====== Raw data ======
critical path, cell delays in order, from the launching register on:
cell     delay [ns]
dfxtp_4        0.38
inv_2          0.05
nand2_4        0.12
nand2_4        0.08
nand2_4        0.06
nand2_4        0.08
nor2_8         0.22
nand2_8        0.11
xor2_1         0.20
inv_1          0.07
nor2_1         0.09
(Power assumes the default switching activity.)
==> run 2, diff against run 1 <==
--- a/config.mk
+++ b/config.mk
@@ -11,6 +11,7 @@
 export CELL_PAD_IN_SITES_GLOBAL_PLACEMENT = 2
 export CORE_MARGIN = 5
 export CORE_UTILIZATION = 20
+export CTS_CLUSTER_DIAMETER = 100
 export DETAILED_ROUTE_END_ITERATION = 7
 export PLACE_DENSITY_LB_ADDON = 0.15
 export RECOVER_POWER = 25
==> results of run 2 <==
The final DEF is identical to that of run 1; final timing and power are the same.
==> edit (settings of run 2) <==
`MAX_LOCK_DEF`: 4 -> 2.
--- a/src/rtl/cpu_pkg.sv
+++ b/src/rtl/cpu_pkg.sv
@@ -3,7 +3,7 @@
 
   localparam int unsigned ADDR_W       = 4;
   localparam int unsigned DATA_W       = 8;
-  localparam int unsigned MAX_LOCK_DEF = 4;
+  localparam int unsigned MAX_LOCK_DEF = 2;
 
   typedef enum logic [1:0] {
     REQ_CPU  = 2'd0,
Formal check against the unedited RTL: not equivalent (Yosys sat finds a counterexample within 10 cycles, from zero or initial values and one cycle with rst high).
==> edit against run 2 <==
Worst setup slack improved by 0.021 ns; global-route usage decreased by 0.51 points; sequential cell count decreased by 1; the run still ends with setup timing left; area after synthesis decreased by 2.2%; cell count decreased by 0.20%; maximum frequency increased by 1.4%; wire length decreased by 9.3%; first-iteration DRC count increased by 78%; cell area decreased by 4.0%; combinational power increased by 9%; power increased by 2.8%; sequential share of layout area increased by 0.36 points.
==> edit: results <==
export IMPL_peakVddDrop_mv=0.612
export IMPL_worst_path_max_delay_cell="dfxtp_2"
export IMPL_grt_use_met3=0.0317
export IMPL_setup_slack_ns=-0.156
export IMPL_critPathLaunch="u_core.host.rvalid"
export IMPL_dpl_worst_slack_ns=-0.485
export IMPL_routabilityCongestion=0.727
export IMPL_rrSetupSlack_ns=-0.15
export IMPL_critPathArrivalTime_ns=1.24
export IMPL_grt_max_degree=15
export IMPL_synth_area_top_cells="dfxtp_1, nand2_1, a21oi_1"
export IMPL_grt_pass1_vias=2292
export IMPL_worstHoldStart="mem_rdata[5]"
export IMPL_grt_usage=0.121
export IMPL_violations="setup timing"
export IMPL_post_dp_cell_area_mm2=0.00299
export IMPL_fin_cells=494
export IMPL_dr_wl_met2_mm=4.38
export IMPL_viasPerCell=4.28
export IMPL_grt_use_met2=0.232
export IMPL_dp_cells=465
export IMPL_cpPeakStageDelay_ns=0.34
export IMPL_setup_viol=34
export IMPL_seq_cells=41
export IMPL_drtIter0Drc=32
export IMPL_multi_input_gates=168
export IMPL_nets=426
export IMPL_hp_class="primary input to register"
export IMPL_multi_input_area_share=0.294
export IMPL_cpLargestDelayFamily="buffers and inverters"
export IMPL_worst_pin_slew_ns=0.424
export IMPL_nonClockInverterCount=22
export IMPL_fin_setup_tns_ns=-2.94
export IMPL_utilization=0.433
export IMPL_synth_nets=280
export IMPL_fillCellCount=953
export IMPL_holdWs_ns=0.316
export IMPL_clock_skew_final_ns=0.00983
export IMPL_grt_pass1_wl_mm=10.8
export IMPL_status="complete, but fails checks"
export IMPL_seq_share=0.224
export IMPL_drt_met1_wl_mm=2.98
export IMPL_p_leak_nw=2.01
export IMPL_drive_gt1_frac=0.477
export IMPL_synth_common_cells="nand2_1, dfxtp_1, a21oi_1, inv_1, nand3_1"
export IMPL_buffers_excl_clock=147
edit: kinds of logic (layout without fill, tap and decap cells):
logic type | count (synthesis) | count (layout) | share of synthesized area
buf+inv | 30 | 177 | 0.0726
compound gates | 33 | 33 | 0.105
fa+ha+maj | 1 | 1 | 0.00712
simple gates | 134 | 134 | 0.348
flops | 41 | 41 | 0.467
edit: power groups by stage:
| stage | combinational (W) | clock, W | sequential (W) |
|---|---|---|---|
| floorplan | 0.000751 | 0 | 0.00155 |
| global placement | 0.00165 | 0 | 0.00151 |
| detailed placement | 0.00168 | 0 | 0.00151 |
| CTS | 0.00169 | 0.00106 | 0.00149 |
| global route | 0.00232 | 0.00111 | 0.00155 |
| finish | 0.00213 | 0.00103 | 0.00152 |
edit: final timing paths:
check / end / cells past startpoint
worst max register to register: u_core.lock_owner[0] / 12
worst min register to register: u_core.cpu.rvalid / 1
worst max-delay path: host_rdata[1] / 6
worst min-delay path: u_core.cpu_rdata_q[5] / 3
### src/rtl/rgb_fmt_pkg.sv
// Shared definitions for the RGB output formatter.
//   fmt_mode_e   : reduction mode encodings (reserved code behaves as truncate)
//   FMT_LAT      : input-to-output latency in pixel clocks
//   BAYER4       : 4x4 ordered-dither matrix, element index {y, x}
//   bayer_lookup : dither threshold for a given x/y position
package rgb_fmt_pkg;

    typedef enum logic [1:0] {
        MODE_TRUNC  = 2'd0,
        MODE_ROUND  = 2'd1,
        MODE_DITHER = 2'd2,
        MODE_RSVD   = 2'd3
    } fmt_mode_e;

    localparam int unsigned FMT_LAT = 3;

    // Element 0 sits in the low nibble; rows are y, columns are x.
    localparam logic [15:0][3:0] BAYER4 = {
        4'd5, 4'd13, 4'd7,  4'd15,
        4'd9, 4'd1,  4'd11, 4'd3,
        4'd6, 4'd14, 4'd4,  4'd12,
        4'd10, 4'd2, 4'd8,  4'd0
    };

    function automatic logic [3:0] bayer_lookup(input logic [1:0] x, input logic [1:0] y);
        return BAYER4[{y, x}];
    endfunction

endpackage

### src/rtl/rgb_dither_out_if.sv
// Video-in / DAC-out signal bundle for rgb_dither_out.
//   master : video source side (drives pixel, syncs, mode; observes DAC pins)
//   slave  : formatter side
// Signals: av_in, hs_in, vs_in, data_in[3*IN_W], mode[2] in;
//          red_out[R_W], green_out[G_W], blue_out[B_W], av_out, hs_out, vs_out out.
interface rgb_dither_out_if #(
    parameter int unsigned IN_W = 8,
    parameter int unsigned R_W  = 5,
    parameter int unsigned G_W  = 6,
    parameter int unsigned B_W  = 5
) ();
    logic              av_in;
    logic              hs_in;
    logic              vs_in;
    logic [3*IN_W-1:0] data_in;
    logic [1:0]        mode;
    logic [R_W-1:0]    red_out;
    logic [G_W-1:0]    green_out;
    logic [B_W-1:0]    blue_out;
    logic              av_out;
    logic              hs_out;
    logic              vs_out;

    modport master (
        output av_in, hs_in, vs_in, data_in, mode,
        input  red_out, green_out, blue_out, av_out, hs_out, vs_out
    );

    modport slave (
        input  av_in, hs_in, vs_in, data_in, mode,
        output red_out, green_out, blue_out, av_out, hs_out, vs_out
    );
endinterface

### src/rtl/rgb_chan_quant.sv
// One colour channel, pipeline stages 2 and 3.
//   v    : stage-1 channel value      d    : stage-1 Bayer threshold
//   mode : stage-1 latched mode       keep : stage-2 active-video (0 blanks)
//   q    : registered OUT_W-bit result
// Stage 2 adds the mode-dependent offset and saturates; stage 3 slices and gates.
module rgb_chan_quant
    import rgb_fmt_pkg::*;
#(
    parameter int unsigned IN_W  = 8,
    parameter int unsigned OUT_W = 5
) (
    input  logic             clk,
    input  logic             rst,
    input  logic [IN_W-1:0]  v,
    input  logic [3:0]       d,
    input  fmt_mode_e        mode,
    input  logic             keep,
    output logic [OUT_W-1:0] q
);
    localparam int unsigned K = IN_W - OUT_W;

    logic [IN_W:0]   sum;
    logic [IN_W-1:0] sat_d;
    logic [IN_W-1:0] sat_q;

    generate
        if (K == 0) begin : g_pass
            // Nothing is dropped, so no offset is ever applied.
            logic unused_ctl;
            assign unused_ctl = ^{d, mode};
            assign sum = {1'b0, v};
        end else begin : g_reduce
            logic [K-1:0] off;
            logic         unused_lsb;

            always_comb begin
                off = '0;
                case (mode)
                    MODE_ROUND:  off[K-1] = 1'b1;
                    MODE_DITHER: off = d[3 -: K];
                    default:     off = '0;
                endcase
            end

            assign sum        = {1'b0, v} + {{(IN_W + 1 - K){1'b0}}, off};
            assign unused_lsb = ^sat_q[K-1:0];
        end
    endgenerate

    assign sat_d = sum[IN_W] ? {IN_W{1'b1}} : sum[IN_W-1:0];

    always_ff @(posedge clk or posedge rst) begin
        if (rst) begin
            sat_q <= '0;
            q     <= '0;
        end else begin
            sat_q <= sat_d;
            q     <= keep ? sat_q[IN_W-1:K] : '0;
        end
    end
endmodule

### src/rtl/rgb_dither_out.sv
// Video-out formatter driving a resistor-ladder RGB DAC.
//   clk, rst : pixel clock, asynchronous active-high reset
//   vif      : slave side of rgb_dither_out_if (pixel/syncs/mode in, DAC pins out)
// Stage 1 (here): lane select, Bayer lookup, x/y counters, mode latch.
// Stages 2-3 per channel in rgb_chan_quant; syncs ride a matching delay line.
module rgb_dither_out
    import rgb_fmt_pkg::*;
#(
    parameter int unsigned IN_W   = 8,
    parameter int unsigned R_W    = 5,
    parameter int unsigned G_W    = 6,
    parameter int unsigned B_W    = 5,
    parameter int unsigned R_LANE = 2,
    parameter int unsigned G_LANE = 0,
    parameter int unsigned B_LANE = 1
) (
    input logic             clk,
    input logic             rst,
    rgb_dither_out_if.slave vif
);
    logic [1:0]         x_q, y_q;
    logic               av_prev_q, vs_prev_q;
    fmt_mode_e          mode_q, mode1_q;
    logic [IN_W-1:0]    r1_q, g1_q, b1_q;
    logic [3:0]         d1_q;
    logic [FMT_LAT-1:0] av_dl_q, hs_dl_q, vs_dl_q;
    logic               vs_rise, av_fall;
    logic [R_W-1:0]     red_q;
    logic [G_W-1:0]     green_q;
    logic [B_W-1:0]     blue_q;

    assign vs_rise = vif.vs_in & ~vs_prev_q;
    assign av_fall = ~vif.av_in & av_prev_q;

    always_ff @(posedge clk or posedge rst) begin
        if (rst) begin
            x_q       <= '0;
            y_q       <= '0;
            av_prev_q <= 1'b0;
            vs_prev_q <= 1'b0;
            mode_q    <= MODE_TRUNC;
            mode1_q   <= MODE_TRUNC;
            r1_q      <= '0;
            g1_q      <= '0;
            b1_q      <= '0;
            d1_q      <= '0;
            av_dl_q   <= '0;
            hs_dl_q   <= '0;
            vs_dl_q   <= '0;
        end else begin
            av_prev_q <= vif.av_in;
            vs_prev_q <= vif.vs_in;

            // Stage 1 uses counters and mode as they stood before this edge.
            r1_q    <= vif.data_in[R_LANE*IN_W +: IN_W];
            g1_q    <= vif.data_in[G_LANE*IN_W +: IN_W];
            b1_q    <= vif.data_in[B_LANE*IN_W +: IN_W];
            d1_q    <= bayer_lookup(x_q, y_q);
            mode1_q <= mode_q;

            x_q <= vif.av_in ? x_q + 2'd1 : 2'd0;

            // Frame start beats end-of-line when both land on one edge.
            if (vs_rise) begin
                y_q    <= 2'd0;
                mode_q <= fmt_mode_e'(vif.mode);
            end else if (av_fall) begin
                y_q <= y_q + 2'd1;
            end

            av_dl_q <= {av_dl_q[FMT_LAT-2:0], vif.av_in};
            hs_dl_q <= {hs_dl_q[FMT_LAT-2:0], vif.hs_in};
            vs_dl_q <= {vs_dl_q[FMT_LAT-2:0], vif.vs_in};
        end
    end

    // keep is the stage-2 copy of av, so blanking lines up with stage 3.
    rgb_chan_quant #(.IN_W(IN_W), .OUT_W(R_W)) u_red (
        .clk  (clk),
        .rst  (rst),
        .v    (r1_q),
        .d    (d1_q),
        .mode (mode1_q),
        .keep (av_dl_q[1]),
        .q    (red_q)
    );

    rgb_chan_quant #(.IN_W(IN_W), .OUT_W(G_W)) u_green (
        .clk  (clk),
        .rst  (rst),
        .v    (g1_q),
        .d    (d1_q),
        .mode (mode1_q),
        .keep (av_dl_q[1]),
        .q    (green_q)
    );

    rgb_chan_quant #(.IN_W(IN_W), .OUT_W(B_W)) u_blue (
        .clk  (clk),
        .rst  (rst),
        .v    (b1_q),
        .d    (d1_q),
        .mode (mode1_q),
        .keep (av_dl_q[1]),
        .q    (blue_q)
    );

    assign vif.red_out   = red_q;
    assign vif.green_out = green_q;
    assign vif.blue_out  = blue_q;
    assign vif.av_out    = av_dl_q[FMT_LAT-1];
    assign vif.hs_out    = hs_dl_q[FMT_LAT-1];
    assign vif.vs_out    = vs_dl_q[FMT_LAT-1];
endmodule
### src/flat_wrapper.sv
// flat-port wrapper written by rule: the top's interface ports become plain ports
module rgb_dither_out_flat import rgb_fmt_pkg::*;
#(
    parameter int unsigned IN_W   = 8,
    parameter int unsigned R_W    = 5,
    parameter int unsigned G_W    = 6,
    parameter int unsigned B_W    = 5,
    parameter int unsigned R_LANE = 2,
    parameter int unsigned G_LANE = 0,
    parameter int unsigned B_LANE = 1
)
  (clk, rst, vif_av_in, vif_hs_in, vif_vs_in, vif_data_in, vif_mode, vif_red_out, vif_green_out, vif_blue_out, vif_av_out, vif_hs_out, vif_vs_out);
  rgb_dither_out_if #(.IN_W(IN_W), .R_W(R_W), .G_W(G_W), .B_W(B_W)) vif_i ();
  input logic clk;
  input logic rst;
  input wire logic [$bits(vif_i.av_in)-1:0] vif_av_in;
  input wire logic [$bits(vif_i.hs_in)-1:0] vif_hs_in;
  input wire logic [$bits(vif_i.vs_in)-1:0] vif_vs_in;
  input wire logic [$bits(vif_i.data_in)-1:0] vif_data_in;
  input wire logic [$bits(vif_i.mode)-1:0] vif_mode;
  output wire logic [$bits(vif_i.red_out)-1:0] vif_red_out;
  output wire logic [$bits(vif_i.green_out)-1:0] vif_green_out;
  output wire logic [$bits(vif_i.blue_out)-1:0] vif_blue_out;
  output wire logic [$bits(vif_i.av_out)-1:0] vif_av_out;
  output wire logic [$bits(vif_i.hs_out)-1:0] vif_hs_out;
  output wire logic [$bits(vif_i.vs_out)-1:0] vif_vs_out;
  assign vif_i.av_in = vif_av_in;
  assign vif_i.hs_in = vif_hs_in;
  assign vif_i.vs_in = vif_vs_in;
  assign vif_i.data_in = vif_data_in;
  assign vif_i.mode = vif_mode;
  assign vif_red_out = vif_i.red_out;
  assign vif_green_out = vif_i.green_out;
  assign vif_blue_out = vif_i.blue_out;
  assign vif_av_out = vif_i.av_out;
  assign vif_hs_out = vif_i.hs_out;
  assign vif_vs_out = vif_i.vs_out;
  rgb_dither_out #(.IN_W(IN_W), .R_W(R_W), .G_W(G_W), .B_W(B_W), .R_LANE(R_LANE), .G_LANE(G_LANE), .B_LANE(B_LANE)) u_core (.clk(clk), .rst(rst), .vif(vif_i));
endmodule
### config.mk
export PLATFORM = sky130hd
export DESIGN_NAME = rgb_dither_out_flat
export DESIGN_NICKNAME = d
export VERILOG_FILES = /design/src/rtl/rgb_fmt_pkg.sv /design/src/rtl/rgb_dither_out_if.sv /design/src/rtl/rgb_chan_quant.sv /design/src/rtl/rgb_dither_out.sv /design/src/flat_wrapper.sv
export SDC_FILE = /design/constraint.sdc
export NUM_CORES = 1
export LEC_CHECK = 0
export BUFFER_PORTS_ARGS = -buffer_cell sky130_fd_sc_hd__buf_4
export CORE_AREA = 2 2 64 97
export DETAILED_ROUTE_END_ITERATION = 8
export DIE_AREA = 0 0 66 99
export GPL_TIMING_DRIVEN = 0
export HOLD_SLACK_MARGIN = 0.05
export PLACE_DENSITY = 0.72
export SYNTH_ARGS = -nofsm -noshare
export SYNTH_HDL_FRONTEND = slang
export SYNTH_SLANG_ARGS = --single-unit
### constraint.sdc
create_clock -name clk -period 2.1 [get_ports clk]
set_clock_uncertainty 0.05 [all_clocks]
set_input_delay 0 -clock clk [delete_from_list [all_inputs] [get_ports clk]]
set_output_delay 0 -clock clk [all_outputs]
set_load 0.05 [all_outputs]
==> flow_summary.toml <==
[placed_design]
dp_hpwl_um = 2710
place.gp.congestion = 0.815
dp_slack_ns = -0.102
port_buffers = 49

[logic_synthesis]
async_flop_share = 1.00
synth_area_leaders = "dfrtp_1, and2_1, ha_1"
synth_seq_cells = 76
syn-num-nets = 219
synth.most_common_cell = "dfrtp_1"
synth_cell_types = 38
synth-seq-area-share = 0.714
synth_top_area_share = 0.714
syn_avg_cell_area_um2 = 14.5
yosys.area.top_type = "dfrtp_1"
synth_commonest_cells = "dfrtp_1, and2_1, nand2_1"
synthFlopType = "dfrtp_1"
synth_edf_count = 0
syn_inst = 184
synthesis.area_mm2 = 0.00266
yosysWarnings = 0

[clock_network]
clkTransAtPathRegs_ns = 0.07
root_buffer = "clkbuf_8"
cts_buffer_depth = 2
clk_latency_ns = 0.34
clock_sinks = 76
cts_buffers = 9
htreeDepth = 3
cts_tree = "yes"

[power_and_ir_drop]
power_frac_clock = 0.382
seq_power_share = 0.473
p_sw_frac = 0.236
cellPowerDensity_mw_per_mm2 = 925
internal-power_mw = 2.67
total_power_mw = 3.50
combPwrFrac = 0.145
ir_worst_vdd_mv = 0.532
netSwitchingPower_uw = 826
leakagePower_nw = 1.78

[floorplan]
row_count = 34
initial_core_util = 0.467
die_area_mm2 = 0.00653
core_region_area_mm2 = 0.00570
fp.dieW_um = 66
ios = 50
die_h_um = 99

[timing]
max_freq_ghz = 0.486
post-route-period-util = 0.979
worst-slew-pin-transition_ns = 0.866
finalSetupViolations = 0
hold_viol = 0
relSlewSlack = 0.423
finalMaxSlewViolations = 0
period_needed_ns = 2.06
worst_slack_ns = 0.0441
rsz0062_at_grt = "yes"

[worst_setup_path]
r2r-start = "u_core.mode1_q[1]$_DFF_PP0_"
worst_path_most_repeated_cell = "ha_4"
crit_start = "u_core.mode1_q[1]$_DFF_PP0_"
cp-end-kind = "flip-flop"
crit_path_max_fanout = 6
rr_endpoint = "u_core.u_blue.sat_q[6]$_DFF_PP0_"
critPathArrivalTime_ns = 2.23
crit_end = "u_core.u_blue.sat_q[6]$_DFF_PP0_"
critPathSlowestCell = "dfrtp_1"
r2r.worst_path.cells = 7
required_ns = 2.28
cpPeakStageDelay_ns = 0.41
startpoint_type = "flip-flop"
path_class = "flip-flop to flip-flop"
path_cells = "ha_4 -> and2_4 -> ha_4 -> a41o_4 -> o31ai_4 -> a211oi_2 -> mux2_4"
reg2reg_slack_ns = 0.04

[global_routing]
grt_util_all_layers = 0.159
antenna_found_initial = 0
gr-total-overflow = 0
grt_pass1_wl_um = 7600
grt_pass1_vias = 1754
grt_max_degree = 77

[finish]
finalNetCount = 314
seqCellArea_mm2 = 0.00190
syn_to_final_growth_pct = 42.1
fin_util = 0.664
multi_input_area_um2 = 803
drive_above_1_share = 0.313
num_antenna_cells = 0
nFillCells = 438

[route]
drt_first_iter_violations = 73
drt_wl_total_um = 4700
vias = 1718
vias_per_cell = 4.83
routedWlPerCell_um = 13.2
postRouteAntennaNets = 0
firstDrtPassIters = 4
drc = 0

[flow_run]
max_cap_viol_count = 0

[hold_path]
hold_path_class = "input port to flip-flop"

[outcome]
status = "completed"
per-layer routing:
metal | track usage | part of all wire
met5 | 0 | 0
met4 | 0.0801 | 0.014
met3 | 0.0491 | 0.048
met2 | 0.279 | 0.58
met1 | 0.167 | 0.36
state kept, by name, indices dropped and copies added (netlist names):
register and flops:
u_core.av_dl_q 3, u_core.b1_q 8, u_core.d1_q 3, u_core.g1_q 8, u_core.hs_dl_q 3, u_core.mode1_q 2, u_core.mode_q 2, u_core.r1_q 8
u_core.u_blue.q 5, u_core.u_blue.sat_q 5, u_core.u_green.q 6, u_core.u_green.sat_q 6, u_core.u_red.q 5, u_core.u_red.sat_q 5, u_core.vs_dl_q 3, u_core.x_q 2
u_core.y_q 2
worst max-delay path: cells and delay by family (launching register included):
family	cells	cell delay [ns]
DFF	1	0.41
and+or+nand+nor	1	0.15
adders and majority gates	2	0.44
AOI/OAI and AO/OA	3	0.57
muxes	1	0.32
metrics by stage:
stage	instance area, um^2	TNS, ns	hold WS [ns]	instances
6_report	3780	0	0.251	356
5_1_grt	3780	-0.0203	0.239	356
4_1_cts	3720	0	0.236	355
3_5_place_dp	3130	-0.187	0.0604	305
3_3_place_gp	3120	-47.57	0.0596	305
2_1_floorplan	2670	0	-0.0186	184
power by group through the flow:
stage                     sequential (mW)  combinational, mW  clock [mW]
after detailed placement             1.68              0.412           0
after global placement               1.68              0.402           0
after global routing                 1.67              0.551        1.44
final                                1.66              0.506        1.34
after floorplan                      1.75              0.196           0
after CTS                            1.65              0.480        1.37
how the worst min path moves through the flow:
stage / cells after the start / start / end
after floorplan: 0 / vif_av_in / u_core.av_dl_q[0]$_DFF_PP0_
after global placement: 1 / vif_hs_in / u_core.hs_dl_q[0]$_DFF_PP0_
after detailed placement: 1 / vif_data_in[14] / u_core.b1_q[6]$_DFF_PP0_
after CTS: 2 / vif_data_in[16] / u_core.r1_q[0]$_DFF_PP0_
after global routing: 2 / vif_data_in[15] / u_core.b1_q[7]$_DFF_PP0_
final: 2 / vif_data_in[15] / u_core.b1_q[7]$_DFF_PP0_
final cells by class:
class / instances / area share
clock buffer: 12 / 0.0410
inverter: 7 / 0.00761
tap: 72 / 0.0238
buffer: 1 / 0.000992
multi-input combinational: 100 / 0.212
clock inverter: 4 / 0.0251
sequential: 76 / 0.503
timing repair buffer: 84 / 0.187
cells by family (layout without fill, tap and decap cells):
| family | Yosys count | after routing | share of synthesized area |
|---|---|---|---|
| DFF | 76 | 76 | 0.714 |
| and+or+nand+nor | 48 | 48 | 0.102 |
| AOI/OAI and AO/OA | 36 | 36 | 0.106 |
| buffers and inverters | 8 | 108 | 0.0113 |
| muxes | 7 | 7 | 0.0310 |
| xor gates and xnor gates | 5 | 5 | 0.0164 |
| adders and majority gates | 4 | 4 | 0.0188 |
cells in the final DEF (no fill, tap or decap), types with 5 or more instances in the layout:
master         instances
dfrtp_1               76
buf_4                 54
dlygate4sd3_1         30
and2_1                19
clkbuf_8              11
nand2_1               10
a21oi_1                7
a31oi_1                7
inv_1                  5
timing repair:
action                                  CTS  global route
gates resized for setup                   3             8
pin swaps                                 4             5
endpoints found under the hold margin   109             0
buffers inserted                          4             1
endpoints found under the setup margin    3             7
hold buffers                             30             0
(Power assumes the default switching activity.)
======
▶ About this task
Set down, exactly as written, each line of the data from its opening line through the one containing "edit against run". Output nothing more.

▶ Response to the exercise
critical path, cell delays in order, from the launching register on:
cell     delay [ns]
dfxtp_4        0.38
inv_2          0.05
nand2_4        0.12
nand2_4        0.08
nand2_4        0.06
nand2_4        0.08
nor2_8         0.22
nand2_8        0.11
xor2_1         0.20
inv_1          0.07
nor2_1         0.09
(Power assumes the default switching activity.)
==> run 2, diff against run 1 <==
--- a/config.mk
+++ b/config.mk
@@ -11,6 +11,7 @@
 export CELL_PAD_IN_SITES_GLOBAL_PLACEMENT = 2
 export CORE_MARGIN = 5
 export CORE_UTILIZATION = 20
+export CTS_CLUSTER_DIAMETER = 100
 export DETAILED_ROUTE_END_ITERATION = 7
 export PLACE_DENSITY_LB_ADDON = 0.15
 export RECOVER_POWER = 25
==> results of run 2 <==
The final DEF is identical to that of run 1; final timing and power are the same.
==> edit (settings of run 2) <==
`MAX_LOCK_DEF`: 4 -> 2.
--- a/src/rtl/cpu_pkg.sv
+++ b/src/rtl/cpu_pkg.sv
@@ -3,7 +3,7 @@
 
   localparam int unsigned ADDR_W       = 4;
   localparam int unsigned DATA_W       = 8;
-  localparam int unsigned MAX_LOCK_DEF = 4;
+  localparam int unsigned MAX_LOCK_DEF = 2;
 
   typedef enum logic [1:0] {
     REQ_CPU  = 2'd0,
Formal check against the unedited RTL: not equivalent (Yosys sat finds a counterexample within 10 cycles, from zero or initial values and one cycle with rst high).
==> edit against run 2 <==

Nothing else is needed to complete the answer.